■ WORK TO BE COMPLETED
Nothing but the lines below between the line holding "integer k, st;" and the line holding "(ge[10] & ~ge[12]) | ge[14];", inclusive, should appear in the answer, each set down exactly.

■ RECORDS PROVIDED
# # #
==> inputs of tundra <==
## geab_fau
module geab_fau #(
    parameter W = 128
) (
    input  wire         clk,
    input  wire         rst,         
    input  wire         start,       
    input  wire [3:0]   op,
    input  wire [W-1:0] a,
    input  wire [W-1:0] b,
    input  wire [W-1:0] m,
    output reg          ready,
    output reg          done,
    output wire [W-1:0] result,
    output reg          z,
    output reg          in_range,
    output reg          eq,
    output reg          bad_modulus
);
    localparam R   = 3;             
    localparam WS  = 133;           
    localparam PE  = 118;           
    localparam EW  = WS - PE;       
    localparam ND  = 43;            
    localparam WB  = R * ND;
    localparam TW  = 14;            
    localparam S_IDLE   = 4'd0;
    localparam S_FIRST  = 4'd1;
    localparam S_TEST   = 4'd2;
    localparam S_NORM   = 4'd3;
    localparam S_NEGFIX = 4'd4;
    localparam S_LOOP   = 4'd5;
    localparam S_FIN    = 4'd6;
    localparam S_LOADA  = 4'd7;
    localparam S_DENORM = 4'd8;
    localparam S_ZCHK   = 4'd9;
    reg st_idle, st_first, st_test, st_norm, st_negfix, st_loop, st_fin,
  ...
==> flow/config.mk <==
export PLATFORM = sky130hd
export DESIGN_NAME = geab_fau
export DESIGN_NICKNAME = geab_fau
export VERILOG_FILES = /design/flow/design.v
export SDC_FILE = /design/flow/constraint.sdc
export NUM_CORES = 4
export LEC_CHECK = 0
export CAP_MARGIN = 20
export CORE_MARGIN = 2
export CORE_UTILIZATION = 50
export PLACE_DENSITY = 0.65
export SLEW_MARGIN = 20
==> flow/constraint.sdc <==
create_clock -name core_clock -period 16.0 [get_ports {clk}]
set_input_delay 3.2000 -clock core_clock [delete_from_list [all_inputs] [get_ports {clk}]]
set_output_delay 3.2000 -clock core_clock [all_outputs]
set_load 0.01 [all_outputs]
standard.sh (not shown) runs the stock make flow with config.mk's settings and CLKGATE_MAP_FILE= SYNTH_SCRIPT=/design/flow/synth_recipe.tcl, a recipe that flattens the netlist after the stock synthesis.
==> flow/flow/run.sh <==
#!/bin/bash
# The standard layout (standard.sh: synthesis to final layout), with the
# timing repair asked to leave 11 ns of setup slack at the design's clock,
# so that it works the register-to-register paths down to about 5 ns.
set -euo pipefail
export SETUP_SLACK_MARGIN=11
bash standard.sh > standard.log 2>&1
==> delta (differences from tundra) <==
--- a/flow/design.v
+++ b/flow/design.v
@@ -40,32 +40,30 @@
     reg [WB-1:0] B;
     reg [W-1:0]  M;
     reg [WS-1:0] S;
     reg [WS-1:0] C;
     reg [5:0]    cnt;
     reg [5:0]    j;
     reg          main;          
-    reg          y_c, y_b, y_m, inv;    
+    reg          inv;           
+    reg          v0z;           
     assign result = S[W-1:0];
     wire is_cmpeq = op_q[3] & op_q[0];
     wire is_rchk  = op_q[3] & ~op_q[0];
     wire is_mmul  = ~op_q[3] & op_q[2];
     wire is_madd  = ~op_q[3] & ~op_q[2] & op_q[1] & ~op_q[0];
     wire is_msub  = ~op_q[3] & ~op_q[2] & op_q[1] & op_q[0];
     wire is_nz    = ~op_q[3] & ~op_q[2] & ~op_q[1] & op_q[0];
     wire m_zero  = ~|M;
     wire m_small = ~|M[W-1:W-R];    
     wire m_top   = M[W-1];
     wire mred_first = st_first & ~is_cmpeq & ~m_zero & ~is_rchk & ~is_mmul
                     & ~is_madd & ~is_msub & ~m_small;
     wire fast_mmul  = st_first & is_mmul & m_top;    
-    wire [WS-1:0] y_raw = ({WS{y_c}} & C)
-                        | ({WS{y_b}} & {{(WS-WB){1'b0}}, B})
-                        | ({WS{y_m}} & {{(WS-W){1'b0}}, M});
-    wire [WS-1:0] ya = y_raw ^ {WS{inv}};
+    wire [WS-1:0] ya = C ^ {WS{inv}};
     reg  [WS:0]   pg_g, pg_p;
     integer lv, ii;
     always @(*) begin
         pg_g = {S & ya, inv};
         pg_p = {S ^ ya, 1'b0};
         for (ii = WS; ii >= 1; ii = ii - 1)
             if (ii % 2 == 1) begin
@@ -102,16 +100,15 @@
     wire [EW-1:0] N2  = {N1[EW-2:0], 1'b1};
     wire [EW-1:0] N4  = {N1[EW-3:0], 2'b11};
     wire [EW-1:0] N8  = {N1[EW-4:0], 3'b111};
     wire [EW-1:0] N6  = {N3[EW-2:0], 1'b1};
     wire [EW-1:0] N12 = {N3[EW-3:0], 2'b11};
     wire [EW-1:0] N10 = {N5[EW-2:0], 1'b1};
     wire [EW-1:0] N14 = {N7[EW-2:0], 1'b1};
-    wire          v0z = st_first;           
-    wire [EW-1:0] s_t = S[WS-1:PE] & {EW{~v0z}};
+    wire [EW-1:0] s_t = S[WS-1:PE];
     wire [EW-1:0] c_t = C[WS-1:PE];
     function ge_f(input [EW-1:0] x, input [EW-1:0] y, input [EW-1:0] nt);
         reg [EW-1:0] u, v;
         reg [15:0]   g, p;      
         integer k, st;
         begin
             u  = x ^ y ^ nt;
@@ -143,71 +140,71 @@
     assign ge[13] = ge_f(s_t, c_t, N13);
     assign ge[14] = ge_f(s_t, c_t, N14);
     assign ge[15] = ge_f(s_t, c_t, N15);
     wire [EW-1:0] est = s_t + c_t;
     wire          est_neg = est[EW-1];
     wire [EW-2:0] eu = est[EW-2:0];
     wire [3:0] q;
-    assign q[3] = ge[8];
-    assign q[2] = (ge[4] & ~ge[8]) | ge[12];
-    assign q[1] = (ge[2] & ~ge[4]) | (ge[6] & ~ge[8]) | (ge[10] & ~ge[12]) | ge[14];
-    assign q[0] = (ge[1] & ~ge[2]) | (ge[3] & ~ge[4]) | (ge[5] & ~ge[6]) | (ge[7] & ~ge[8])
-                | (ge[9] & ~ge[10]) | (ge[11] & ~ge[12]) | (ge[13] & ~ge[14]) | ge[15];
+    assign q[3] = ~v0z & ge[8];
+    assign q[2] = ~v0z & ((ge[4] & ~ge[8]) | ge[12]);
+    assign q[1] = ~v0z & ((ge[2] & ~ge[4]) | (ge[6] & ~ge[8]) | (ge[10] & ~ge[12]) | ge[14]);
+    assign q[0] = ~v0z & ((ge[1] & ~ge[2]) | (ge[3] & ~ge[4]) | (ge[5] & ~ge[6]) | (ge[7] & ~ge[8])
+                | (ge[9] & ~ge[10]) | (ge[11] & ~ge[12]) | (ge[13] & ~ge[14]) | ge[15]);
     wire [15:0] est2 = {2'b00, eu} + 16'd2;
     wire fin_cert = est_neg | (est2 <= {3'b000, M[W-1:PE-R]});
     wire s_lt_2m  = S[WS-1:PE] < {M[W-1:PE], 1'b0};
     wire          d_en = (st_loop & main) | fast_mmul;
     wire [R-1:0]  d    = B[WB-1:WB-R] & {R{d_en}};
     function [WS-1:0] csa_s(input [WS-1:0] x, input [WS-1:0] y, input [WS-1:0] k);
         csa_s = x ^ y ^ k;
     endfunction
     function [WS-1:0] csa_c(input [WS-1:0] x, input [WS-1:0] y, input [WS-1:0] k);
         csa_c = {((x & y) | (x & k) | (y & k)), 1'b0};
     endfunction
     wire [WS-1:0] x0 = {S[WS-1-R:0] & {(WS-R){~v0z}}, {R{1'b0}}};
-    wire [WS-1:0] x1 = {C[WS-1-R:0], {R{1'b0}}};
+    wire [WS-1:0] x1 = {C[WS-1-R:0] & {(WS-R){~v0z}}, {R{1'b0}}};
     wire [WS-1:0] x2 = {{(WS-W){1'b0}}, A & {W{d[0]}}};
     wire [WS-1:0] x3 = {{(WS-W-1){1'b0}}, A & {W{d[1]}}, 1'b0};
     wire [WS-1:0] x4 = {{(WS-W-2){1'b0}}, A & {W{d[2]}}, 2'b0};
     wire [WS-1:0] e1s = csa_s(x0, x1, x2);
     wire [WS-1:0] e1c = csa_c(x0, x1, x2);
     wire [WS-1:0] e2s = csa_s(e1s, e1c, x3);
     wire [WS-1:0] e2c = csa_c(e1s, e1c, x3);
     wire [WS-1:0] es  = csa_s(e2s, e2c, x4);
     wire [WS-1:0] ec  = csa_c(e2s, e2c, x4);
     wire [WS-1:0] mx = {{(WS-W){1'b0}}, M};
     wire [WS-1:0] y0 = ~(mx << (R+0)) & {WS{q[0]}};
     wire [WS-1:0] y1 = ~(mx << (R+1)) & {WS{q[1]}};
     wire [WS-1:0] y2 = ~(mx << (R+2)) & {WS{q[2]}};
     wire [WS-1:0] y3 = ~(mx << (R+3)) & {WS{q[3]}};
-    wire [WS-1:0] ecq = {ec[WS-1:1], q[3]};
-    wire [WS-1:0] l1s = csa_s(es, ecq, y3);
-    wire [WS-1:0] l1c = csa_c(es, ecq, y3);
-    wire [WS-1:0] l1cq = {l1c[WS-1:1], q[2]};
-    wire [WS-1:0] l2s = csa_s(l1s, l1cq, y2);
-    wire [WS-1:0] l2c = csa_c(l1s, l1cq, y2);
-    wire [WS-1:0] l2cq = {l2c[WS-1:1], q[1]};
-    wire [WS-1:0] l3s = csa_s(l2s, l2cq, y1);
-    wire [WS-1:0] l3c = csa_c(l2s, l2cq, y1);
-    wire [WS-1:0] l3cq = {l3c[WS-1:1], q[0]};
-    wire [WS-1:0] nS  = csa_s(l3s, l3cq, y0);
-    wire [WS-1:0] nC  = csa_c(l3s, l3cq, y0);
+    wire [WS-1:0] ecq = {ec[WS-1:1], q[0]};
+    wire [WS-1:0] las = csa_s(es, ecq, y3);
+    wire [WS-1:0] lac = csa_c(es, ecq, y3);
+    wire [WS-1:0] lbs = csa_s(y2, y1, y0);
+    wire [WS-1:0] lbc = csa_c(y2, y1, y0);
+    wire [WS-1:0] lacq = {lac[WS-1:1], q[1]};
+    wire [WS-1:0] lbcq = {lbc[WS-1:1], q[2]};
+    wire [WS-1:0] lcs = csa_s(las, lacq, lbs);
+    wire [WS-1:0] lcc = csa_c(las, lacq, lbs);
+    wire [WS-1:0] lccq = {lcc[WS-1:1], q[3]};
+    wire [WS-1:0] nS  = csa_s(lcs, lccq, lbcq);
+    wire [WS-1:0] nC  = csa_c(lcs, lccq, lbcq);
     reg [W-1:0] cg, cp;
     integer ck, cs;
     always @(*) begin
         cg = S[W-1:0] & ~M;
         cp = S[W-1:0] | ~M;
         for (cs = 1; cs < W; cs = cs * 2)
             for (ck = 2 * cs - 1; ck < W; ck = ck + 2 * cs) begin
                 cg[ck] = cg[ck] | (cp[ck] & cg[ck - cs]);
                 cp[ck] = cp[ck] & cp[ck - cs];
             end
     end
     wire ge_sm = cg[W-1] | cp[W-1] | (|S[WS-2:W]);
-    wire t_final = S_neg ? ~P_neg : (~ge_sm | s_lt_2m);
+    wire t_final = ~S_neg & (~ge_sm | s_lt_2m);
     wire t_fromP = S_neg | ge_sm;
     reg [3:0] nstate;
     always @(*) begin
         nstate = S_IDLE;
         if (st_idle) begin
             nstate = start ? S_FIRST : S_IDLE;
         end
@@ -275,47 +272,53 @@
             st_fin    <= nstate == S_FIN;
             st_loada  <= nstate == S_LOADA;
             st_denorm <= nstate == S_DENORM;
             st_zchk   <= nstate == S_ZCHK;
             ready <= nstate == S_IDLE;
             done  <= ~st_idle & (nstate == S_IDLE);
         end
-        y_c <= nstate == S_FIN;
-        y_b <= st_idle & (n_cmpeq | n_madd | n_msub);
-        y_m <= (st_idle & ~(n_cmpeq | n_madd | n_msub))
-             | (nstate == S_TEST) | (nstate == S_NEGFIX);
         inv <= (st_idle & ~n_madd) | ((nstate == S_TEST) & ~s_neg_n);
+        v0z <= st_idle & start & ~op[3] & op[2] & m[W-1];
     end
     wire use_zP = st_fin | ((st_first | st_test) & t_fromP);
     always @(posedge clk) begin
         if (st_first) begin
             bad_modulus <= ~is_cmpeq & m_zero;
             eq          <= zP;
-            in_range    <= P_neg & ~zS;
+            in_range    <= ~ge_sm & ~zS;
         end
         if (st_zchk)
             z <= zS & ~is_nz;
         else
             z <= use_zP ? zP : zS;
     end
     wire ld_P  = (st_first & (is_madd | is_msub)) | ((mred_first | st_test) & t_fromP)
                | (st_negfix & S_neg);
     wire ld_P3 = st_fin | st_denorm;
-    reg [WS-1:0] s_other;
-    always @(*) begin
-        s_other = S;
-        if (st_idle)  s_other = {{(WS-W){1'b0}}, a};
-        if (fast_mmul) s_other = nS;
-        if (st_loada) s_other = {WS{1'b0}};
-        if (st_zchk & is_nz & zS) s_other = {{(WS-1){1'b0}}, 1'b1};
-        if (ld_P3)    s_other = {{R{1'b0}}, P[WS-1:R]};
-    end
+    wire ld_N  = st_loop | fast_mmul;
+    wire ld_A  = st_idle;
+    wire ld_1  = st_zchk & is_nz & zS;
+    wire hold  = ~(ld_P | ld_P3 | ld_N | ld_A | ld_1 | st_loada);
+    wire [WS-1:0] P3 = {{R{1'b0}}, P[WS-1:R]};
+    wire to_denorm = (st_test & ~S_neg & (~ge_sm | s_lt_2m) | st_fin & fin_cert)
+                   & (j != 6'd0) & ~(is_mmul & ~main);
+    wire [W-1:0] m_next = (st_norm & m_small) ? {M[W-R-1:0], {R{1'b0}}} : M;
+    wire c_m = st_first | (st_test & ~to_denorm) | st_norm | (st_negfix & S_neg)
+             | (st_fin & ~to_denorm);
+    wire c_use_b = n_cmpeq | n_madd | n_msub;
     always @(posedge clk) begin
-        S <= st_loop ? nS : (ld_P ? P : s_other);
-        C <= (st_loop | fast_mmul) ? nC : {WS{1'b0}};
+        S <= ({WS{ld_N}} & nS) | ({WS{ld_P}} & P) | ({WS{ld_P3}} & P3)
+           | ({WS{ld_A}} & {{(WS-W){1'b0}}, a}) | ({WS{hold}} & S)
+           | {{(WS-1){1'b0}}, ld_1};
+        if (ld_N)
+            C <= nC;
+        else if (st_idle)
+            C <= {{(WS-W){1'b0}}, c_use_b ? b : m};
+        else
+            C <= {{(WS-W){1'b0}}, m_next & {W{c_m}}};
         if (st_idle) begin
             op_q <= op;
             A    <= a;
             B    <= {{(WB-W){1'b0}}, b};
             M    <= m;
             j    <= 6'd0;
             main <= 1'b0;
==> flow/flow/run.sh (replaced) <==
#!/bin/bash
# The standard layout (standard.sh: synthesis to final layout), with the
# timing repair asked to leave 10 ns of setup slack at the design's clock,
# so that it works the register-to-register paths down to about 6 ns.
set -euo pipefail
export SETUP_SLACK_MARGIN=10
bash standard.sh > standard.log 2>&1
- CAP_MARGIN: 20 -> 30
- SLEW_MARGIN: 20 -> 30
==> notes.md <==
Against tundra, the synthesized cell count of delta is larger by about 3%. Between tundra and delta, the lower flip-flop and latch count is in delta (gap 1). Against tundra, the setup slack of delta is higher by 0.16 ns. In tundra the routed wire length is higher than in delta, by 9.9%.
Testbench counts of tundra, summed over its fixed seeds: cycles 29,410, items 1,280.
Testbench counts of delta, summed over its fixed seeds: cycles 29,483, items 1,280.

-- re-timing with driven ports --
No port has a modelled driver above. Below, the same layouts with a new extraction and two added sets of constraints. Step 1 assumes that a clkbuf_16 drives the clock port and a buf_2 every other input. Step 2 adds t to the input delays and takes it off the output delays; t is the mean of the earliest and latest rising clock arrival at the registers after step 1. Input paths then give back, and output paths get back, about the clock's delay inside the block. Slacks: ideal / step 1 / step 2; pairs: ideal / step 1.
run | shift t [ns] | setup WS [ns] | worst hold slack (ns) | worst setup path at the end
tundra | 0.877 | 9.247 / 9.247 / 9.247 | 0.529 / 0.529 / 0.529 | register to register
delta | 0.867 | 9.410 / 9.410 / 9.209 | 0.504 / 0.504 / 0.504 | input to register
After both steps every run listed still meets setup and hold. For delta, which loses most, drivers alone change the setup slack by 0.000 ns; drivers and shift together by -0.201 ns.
# # #
■ THE COMPLETED TASK
         integer k, st;
         begin
             u  = x ^ y ^ nt;
@@ -143,71 +140,71 @@
     assign ge[13] = ge_f(s_t, c_t, N13);
     assign ge[14] = ge_f(s_t, c_t, N14);
     assign ge[15] = ge_f(s_t, c_t, N15);
     wire [EW-1:0] est = s_t + c_t;
     wire          est_neg = est[EW-1];
     wire [EW-2:0] eu = est[EW-2:0];
     wire [3:0] q;
-    assign q[3] = ge[8];
-    assign q[2] = (ge[4] & ~ge[8]) | ge[12];
-    assign q[1] = (ge[2] & ~ge[4]) | (ge[6] & ~ge[8]) | (ge[10] & ~ge[12]) | ge[14];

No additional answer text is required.